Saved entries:
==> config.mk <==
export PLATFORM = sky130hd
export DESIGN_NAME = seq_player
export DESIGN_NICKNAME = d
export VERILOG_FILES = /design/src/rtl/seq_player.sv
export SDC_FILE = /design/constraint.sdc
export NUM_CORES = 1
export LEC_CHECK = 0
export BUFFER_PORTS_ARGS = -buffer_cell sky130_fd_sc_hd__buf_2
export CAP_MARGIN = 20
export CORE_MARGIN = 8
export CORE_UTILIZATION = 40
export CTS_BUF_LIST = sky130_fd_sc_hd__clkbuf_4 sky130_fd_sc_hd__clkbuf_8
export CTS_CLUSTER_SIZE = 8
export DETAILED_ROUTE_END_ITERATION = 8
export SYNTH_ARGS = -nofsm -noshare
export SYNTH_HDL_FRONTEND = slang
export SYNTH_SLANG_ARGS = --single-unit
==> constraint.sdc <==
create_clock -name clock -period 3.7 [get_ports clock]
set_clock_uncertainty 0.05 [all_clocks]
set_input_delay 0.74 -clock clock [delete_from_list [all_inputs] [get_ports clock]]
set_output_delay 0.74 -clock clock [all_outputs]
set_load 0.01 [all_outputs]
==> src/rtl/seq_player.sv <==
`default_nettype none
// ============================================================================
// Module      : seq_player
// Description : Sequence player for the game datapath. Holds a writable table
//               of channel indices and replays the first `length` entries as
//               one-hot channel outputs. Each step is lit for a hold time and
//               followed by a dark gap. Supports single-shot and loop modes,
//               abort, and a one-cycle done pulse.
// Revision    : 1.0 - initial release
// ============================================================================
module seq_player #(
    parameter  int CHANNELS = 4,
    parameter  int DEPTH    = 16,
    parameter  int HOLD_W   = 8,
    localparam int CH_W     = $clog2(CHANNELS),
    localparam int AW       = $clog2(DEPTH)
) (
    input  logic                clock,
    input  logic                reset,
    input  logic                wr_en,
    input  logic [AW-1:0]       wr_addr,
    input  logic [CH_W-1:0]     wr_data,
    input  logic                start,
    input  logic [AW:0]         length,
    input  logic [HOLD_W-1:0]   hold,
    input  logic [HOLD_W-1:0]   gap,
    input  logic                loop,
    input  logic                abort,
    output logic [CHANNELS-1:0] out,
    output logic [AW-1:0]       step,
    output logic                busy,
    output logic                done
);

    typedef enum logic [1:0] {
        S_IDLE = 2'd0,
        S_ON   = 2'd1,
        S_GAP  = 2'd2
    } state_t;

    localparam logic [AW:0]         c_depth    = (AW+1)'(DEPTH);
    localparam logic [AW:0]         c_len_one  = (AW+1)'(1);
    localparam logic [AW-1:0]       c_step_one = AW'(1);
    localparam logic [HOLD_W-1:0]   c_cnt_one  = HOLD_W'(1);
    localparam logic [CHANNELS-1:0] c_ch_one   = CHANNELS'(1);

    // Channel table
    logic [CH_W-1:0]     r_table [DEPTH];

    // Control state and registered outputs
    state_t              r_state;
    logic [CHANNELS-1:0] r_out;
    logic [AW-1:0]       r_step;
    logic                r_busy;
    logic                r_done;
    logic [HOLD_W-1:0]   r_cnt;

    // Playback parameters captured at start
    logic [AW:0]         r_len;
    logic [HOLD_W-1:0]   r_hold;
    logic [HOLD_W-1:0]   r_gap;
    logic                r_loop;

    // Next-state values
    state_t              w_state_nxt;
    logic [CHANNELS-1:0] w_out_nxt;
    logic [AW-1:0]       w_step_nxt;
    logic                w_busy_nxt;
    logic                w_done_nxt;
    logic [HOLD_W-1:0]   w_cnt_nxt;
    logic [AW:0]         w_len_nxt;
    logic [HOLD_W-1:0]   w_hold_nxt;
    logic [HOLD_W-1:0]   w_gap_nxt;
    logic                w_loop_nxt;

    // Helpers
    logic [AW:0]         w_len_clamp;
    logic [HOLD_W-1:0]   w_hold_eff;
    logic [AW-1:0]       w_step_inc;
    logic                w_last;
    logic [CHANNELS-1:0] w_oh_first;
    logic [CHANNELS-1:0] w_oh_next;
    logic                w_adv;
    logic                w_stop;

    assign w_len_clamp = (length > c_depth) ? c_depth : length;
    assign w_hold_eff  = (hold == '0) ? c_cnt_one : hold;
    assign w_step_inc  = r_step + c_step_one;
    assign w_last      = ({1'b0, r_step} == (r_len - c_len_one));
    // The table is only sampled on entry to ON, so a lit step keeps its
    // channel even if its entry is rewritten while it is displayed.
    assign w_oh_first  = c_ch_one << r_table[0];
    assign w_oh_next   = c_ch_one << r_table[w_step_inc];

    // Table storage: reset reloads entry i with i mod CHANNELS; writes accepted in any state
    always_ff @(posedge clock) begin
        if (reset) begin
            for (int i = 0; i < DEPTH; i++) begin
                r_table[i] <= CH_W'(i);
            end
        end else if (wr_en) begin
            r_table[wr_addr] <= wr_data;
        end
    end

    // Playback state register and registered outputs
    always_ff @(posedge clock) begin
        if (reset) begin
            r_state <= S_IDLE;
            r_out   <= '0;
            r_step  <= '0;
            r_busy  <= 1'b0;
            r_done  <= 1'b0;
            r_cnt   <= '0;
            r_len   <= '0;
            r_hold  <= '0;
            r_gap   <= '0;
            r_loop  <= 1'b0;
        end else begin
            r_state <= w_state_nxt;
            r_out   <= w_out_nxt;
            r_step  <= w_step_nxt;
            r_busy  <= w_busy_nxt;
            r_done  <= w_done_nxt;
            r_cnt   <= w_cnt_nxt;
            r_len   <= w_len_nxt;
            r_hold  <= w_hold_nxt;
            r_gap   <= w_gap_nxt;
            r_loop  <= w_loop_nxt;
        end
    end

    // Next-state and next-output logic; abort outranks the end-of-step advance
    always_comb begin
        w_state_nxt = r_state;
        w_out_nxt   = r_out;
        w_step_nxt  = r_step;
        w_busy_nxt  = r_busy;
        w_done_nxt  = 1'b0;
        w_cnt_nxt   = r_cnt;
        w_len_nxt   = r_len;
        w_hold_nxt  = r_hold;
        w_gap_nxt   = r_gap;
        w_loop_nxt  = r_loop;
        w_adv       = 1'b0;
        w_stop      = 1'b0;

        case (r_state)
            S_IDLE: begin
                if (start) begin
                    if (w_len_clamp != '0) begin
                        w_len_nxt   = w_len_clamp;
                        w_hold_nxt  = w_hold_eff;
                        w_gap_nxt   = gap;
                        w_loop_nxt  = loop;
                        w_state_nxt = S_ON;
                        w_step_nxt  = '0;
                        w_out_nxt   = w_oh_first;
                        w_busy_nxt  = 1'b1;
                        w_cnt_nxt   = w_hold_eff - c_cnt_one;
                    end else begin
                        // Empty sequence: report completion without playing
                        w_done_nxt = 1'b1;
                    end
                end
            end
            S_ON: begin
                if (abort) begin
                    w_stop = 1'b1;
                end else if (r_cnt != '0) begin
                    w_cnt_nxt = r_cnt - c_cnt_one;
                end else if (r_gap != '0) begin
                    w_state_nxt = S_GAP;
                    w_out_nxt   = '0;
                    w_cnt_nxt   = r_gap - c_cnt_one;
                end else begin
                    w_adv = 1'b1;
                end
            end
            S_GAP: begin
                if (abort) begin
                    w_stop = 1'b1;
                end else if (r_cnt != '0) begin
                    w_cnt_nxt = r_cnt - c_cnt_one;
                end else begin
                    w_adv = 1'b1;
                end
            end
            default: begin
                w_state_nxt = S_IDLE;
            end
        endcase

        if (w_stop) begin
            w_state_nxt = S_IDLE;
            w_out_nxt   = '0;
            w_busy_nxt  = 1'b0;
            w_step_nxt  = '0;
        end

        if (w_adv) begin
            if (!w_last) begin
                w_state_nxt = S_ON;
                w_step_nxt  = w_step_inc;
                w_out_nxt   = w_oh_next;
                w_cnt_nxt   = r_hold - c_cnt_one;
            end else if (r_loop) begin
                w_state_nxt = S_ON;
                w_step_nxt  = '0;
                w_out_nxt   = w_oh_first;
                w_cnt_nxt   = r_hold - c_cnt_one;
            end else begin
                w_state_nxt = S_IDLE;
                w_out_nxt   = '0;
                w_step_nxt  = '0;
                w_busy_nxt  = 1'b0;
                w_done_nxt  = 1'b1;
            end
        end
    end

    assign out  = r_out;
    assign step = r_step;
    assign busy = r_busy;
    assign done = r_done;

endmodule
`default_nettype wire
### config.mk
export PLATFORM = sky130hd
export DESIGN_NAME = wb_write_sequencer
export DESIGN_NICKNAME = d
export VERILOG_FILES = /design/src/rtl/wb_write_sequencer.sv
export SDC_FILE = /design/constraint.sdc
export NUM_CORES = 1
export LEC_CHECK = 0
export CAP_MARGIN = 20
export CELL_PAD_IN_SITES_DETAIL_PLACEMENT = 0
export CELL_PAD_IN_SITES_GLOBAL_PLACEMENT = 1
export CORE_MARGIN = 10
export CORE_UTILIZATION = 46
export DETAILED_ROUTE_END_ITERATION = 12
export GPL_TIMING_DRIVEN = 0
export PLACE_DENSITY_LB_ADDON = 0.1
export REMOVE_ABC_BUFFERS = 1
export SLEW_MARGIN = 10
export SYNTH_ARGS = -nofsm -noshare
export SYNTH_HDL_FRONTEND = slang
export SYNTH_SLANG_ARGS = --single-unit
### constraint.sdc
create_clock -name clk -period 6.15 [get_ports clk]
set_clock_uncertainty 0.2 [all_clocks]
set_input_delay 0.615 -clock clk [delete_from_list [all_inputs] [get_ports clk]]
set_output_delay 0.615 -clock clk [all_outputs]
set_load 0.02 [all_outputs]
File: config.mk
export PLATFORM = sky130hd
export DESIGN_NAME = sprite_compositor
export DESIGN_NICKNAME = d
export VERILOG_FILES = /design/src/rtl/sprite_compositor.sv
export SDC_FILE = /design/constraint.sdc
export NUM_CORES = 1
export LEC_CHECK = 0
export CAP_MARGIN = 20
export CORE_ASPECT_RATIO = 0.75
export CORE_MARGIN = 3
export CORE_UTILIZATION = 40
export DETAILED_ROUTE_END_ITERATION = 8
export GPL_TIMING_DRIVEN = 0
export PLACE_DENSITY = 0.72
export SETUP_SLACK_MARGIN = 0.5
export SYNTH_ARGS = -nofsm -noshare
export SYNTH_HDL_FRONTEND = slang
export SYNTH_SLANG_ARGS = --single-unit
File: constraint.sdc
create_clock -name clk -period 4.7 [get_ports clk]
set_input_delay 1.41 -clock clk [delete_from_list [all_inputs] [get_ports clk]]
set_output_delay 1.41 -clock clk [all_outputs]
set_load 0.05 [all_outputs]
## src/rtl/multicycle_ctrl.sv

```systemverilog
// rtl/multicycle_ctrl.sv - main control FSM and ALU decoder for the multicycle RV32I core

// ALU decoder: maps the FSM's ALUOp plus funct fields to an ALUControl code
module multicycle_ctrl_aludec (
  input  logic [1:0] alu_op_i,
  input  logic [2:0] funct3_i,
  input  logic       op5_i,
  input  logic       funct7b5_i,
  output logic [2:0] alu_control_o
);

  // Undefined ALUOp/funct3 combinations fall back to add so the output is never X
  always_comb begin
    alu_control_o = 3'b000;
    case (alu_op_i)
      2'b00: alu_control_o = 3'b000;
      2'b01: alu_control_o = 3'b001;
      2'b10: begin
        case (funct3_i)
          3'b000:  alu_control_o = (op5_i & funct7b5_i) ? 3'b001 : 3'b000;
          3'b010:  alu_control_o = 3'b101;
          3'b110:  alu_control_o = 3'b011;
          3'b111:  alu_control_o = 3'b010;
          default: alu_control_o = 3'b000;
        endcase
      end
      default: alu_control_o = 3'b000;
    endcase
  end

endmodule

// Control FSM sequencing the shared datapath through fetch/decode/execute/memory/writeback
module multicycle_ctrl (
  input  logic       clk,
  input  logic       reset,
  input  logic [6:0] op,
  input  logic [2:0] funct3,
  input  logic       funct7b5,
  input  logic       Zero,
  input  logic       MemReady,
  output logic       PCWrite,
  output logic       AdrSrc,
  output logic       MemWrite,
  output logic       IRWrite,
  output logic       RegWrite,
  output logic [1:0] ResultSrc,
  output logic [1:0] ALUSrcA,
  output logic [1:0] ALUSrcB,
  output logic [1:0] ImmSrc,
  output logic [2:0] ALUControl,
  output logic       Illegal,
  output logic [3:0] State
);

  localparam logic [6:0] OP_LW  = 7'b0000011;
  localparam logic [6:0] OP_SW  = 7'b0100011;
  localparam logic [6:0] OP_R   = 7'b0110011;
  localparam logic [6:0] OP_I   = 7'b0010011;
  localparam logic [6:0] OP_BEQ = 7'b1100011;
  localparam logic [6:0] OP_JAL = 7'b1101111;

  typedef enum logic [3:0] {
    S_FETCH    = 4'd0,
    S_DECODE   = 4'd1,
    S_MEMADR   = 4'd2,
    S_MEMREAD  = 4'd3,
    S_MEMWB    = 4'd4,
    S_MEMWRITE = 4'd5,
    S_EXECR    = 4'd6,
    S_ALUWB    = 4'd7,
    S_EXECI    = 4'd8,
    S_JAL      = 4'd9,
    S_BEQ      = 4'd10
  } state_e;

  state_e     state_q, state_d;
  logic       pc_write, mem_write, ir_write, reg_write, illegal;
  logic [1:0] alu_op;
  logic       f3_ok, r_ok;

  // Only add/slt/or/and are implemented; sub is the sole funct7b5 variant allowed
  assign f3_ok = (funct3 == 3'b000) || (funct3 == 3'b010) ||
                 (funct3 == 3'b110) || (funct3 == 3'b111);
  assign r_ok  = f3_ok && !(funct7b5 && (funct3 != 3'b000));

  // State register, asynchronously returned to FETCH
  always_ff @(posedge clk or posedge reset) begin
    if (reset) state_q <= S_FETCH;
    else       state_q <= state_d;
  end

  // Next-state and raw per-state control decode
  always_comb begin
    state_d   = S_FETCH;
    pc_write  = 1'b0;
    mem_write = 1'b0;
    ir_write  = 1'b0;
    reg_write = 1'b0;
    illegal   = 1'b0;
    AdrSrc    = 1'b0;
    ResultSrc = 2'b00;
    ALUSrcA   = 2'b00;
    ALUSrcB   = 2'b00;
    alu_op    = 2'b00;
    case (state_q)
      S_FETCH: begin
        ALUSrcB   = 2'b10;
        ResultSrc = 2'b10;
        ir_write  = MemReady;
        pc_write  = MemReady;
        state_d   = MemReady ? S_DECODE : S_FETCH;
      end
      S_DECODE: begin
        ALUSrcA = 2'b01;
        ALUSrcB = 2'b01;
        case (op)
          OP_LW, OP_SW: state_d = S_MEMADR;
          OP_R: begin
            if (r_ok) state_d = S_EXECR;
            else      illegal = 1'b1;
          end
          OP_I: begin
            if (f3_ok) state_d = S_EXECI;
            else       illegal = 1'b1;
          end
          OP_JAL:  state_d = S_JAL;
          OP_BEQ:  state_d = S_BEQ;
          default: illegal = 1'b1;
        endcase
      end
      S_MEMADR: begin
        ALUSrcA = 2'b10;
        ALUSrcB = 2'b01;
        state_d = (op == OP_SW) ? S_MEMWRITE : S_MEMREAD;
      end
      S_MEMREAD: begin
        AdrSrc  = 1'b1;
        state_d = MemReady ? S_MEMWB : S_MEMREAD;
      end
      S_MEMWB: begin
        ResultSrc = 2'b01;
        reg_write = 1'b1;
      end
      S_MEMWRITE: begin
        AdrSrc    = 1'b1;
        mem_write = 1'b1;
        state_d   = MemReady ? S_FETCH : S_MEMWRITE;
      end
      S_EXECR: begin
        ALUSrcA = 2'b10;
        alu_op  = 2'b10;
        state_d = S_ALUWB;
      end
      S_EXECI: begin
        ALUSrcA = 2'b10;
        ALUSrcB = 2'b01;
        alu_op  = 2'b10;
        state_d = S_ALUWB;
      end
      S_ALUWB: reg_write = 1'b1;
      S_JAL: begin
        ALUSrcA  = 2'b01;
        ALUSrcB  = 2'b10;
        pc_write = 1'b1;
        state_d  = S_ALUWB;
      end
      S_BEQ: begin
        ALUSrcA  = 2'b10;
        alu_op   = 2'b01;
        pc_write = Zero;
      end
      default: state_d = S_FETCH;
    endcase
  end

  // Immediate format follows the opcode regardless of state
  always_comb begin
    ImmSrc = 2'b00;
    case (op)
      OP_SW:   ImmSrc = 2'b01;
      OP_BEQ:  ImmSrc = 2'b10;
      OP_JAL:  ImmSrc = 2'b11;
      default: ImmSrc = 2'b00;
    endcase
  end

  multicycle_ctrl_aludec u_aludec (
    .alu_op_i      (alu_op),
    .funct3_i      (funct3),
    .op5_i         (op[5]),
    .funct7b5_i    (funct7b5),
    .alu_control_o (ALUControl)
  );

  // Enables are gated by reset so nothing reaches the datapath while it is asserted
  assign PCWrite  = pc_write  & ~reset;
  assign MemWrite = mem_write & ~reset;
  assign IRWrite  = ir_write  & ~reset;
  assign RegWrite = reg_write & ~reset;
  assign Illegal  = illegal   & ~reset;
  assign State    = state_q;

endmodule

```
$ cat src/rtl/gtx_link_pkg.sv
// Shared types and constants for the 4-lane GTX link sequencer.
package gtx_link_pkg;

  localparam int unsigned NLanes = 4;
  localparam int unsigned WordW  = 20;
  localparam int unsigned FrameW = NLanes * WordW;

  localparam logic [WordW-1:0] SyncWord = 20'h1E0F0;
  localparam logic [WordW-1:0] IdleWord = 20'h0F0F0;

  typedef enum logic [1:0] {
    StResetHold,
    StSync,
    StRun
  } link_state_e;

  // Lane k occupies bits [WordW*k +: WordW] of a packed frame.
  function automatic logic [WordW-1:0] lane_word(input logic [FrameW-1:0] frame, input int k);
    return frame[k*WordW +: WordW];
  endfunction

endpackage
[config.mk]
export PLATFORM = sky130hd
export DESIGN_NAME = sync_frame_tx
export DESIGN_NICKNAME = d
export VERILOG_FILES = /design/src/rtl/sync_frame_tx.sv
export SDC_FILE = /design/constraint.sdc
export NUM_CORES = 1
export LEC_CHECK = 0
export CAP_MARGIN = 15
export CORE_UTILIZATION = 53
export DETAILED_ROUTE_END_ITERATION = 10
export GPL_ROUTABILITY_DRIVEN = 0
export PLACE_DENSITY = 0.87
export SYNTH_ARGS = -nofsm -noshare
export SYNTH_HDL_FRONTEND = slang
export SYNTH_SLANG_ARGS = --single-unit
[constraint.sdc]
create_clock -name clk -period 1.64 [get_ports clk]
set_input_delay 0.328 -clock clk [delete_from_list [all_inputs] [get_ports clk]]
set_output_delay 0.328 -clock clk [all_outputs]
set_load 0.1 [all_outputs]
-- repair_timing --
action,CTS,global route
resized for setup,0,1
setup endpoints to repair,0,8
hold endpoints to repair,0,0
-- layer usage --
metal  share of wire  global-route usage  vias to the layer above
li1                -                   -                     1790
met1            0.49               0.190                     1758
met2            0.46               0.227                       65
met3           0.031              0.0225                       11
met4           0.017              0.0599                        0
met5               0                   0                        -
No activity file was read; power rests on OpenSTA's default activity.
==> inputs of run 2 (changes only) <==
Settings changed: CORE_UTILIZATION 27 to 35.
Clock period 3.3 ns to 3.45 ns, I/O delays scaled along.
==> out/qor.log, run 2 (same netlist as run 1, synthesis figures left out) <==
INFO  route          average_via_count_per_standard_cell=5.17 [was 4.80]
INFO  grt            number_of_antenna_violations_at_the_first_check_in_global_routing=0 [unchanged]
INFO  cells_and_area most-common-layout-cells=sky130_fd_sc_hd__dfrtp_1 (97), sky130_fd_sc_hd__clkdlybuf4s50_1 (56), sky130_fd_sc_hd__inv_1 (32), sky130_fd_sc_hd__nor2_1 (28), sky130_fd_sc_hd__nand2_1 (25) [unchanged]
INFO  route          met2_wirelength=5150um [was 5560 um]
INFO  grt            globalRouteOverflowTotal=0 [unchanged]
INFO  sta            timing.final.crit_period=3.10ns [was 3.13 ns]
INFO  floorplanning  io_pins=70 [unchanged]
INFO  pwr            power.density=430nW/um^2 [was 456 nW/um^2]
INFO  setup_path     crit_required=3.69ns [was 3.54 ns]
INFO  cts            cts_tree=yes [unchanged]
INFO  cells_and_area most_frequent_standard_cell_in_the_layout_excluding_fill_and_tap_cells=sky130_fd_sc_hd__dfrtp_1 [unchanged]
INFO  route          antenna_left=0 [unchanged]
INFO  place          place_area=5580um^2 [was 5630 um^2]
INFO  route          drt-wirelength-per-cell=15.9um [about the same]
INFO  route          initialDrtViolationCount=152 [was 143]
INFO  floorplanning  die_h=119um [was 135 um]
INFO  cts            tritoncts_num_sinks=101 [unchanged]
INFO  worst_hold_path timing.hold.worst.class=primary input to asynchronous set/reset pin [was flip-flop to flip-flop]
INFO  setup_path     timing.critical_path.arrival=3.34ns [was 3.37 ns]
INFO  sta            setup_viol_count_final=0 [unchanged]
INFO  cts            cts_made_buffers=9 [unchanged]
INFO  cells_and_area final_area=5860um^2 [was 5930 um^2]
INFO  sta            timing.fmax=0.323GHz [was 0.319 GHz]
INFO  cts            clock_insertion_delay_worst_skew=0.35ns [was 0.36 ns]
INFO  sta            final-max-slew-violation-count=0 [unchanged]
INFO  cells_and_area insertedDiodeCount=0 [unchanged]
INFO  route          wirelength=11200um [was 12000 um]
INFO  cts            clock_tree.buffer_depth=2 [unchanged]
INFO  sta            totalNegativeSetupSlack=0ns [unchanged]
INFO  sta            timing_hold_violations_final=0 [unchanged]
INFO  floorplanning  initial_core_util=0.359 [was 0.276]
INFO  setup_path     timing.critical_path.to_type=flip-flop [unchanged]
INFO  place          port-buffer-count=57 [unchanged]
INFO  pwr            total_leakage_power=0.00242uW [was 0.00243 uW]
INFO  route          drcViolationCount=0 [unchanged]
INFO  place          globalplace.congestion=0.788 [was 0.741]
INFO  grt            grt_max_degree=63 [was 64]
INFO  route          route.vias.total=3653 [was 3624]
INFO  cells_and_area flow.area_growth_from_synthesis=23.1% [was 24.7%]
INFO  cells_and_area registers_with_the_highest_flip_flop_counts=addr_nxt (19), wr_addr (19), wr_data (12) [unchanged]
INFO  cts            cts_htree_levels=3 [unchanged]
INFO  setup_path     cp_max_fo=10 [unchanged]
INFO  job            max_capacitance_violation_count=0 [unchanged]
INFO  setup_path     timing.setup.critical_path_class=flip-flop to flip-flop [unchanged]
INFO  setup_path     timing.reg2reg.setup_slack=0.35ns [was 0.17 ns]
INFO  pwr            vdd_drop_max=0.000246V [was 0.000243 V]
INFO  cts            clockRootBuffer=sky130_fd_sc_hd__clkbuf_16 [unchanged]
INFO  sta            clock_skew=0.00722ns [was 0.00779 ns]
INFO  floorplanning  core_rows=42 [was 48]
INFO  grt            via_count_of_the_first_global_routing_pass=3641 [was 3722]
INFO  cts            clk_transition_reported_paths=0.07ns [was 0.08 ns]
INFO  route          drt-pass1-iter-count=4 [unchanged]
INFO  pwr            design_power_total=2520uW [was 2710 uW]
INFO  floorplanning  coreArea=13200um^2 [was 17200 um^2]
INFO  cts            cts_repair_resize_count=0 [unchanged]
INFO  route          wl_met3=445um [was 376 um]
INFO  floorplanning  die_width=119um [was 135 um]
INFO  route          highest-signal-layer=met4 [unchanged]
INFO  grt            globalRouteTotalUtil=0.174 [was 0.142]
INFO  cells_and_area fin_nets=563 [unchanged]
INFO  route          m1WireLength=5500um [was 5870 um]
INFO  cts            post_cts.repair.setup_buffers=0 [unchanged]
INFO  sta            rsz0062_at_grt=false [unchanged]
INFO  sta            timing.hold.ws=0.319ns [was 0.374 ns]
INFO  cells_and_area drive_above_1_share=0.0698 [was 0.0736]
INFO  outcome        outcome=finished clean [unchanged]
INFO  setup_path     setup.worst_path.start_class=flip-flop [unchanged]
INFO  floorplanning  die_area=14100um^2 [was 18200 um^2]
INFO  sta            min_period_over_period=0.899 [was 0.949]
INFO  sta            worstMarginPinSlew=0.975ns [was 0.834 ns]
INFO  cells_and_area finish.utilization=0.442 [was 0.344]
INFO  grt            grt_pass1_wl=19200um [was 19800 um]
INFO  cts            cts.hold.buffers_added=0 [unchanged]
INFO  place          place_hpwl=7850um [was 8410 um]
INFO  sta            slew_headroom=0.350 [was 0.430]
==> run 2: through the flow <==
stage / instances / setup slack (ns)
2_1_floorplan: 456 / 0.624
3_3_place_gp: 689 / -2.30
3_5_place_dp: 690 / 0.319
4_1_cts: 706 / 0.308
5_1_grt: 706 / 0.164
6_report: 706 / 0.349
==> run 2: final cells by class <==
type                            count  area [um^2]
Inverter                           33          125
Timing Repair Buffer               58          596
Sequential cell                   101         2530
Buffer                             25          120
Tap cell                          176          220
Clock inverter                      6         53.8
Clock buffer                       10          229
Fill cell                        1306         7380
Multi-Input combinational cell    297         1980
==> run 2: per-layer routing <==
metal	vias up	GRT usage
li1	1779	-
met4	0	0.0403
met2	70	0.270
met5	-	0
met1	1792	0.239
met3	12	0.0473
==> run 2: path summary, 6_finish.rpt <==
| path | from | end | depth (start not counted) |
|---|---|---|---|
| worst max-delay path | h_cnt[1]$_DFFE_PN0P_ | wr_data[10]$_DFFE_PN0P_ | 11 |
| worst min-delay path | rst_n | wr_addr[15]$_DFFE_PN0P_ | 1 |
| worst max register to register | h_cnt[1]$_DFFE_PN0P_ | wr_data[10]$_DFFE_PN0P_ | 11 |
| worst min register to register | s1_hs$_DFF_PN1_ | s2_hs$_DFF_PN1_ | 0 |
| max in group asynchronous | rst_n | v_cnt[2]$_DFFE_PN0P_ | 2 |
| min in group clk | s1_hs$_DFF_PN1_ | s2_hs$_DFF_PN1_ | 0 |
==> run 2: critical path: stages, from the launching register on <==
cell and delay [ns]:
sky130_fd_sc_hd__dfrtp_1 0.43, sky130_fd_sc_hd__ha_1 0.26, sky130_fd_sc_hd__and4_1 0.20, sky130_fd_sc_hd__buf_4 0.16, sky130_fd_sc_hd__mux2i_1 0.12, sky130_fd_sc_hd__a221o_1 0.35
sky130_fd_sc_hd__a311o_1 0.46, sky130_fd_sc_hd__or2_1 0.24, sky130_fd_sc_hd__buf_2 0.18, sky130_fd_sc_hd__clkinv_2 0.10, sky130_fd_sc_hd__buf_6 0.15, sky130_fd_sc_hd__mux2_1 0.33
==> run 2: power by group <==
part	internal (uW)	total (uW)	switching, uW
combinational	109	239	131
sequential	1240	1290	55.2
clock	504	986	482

#### Problem requirements
Once you find the line with "wr_addr[15]$_DFFE_PN0P_ | 1 |" in the entries above, output it and each line after it up to and including the line with "clk | s1_hs$_DFF_PN1_ | s2_hs$_DFF_PN1_ | 0 |", and nothing else.

#### Response to this task
| worst min-delay path | rst_n | wr_addr[15]$_DFFE_PN0P_ | 1 |
| worst max register to register | h_cnt[1]$_DFFE_PN0P_ | wr_data[10]$_DFFE_PN0P_ | 11 |
| worst min register to register | s1_hs$_DFF_PN1_ | s2_hs$_DFF_PN1_ | 0 |
| max in group asynchronous | rst_n | v_cnt[2]$_DFFE_PN0P_ | 2 |
| min in group clk | s1_hs$_DFF_PN1_ | s2_hs$_DFF_PN1_ | 0 |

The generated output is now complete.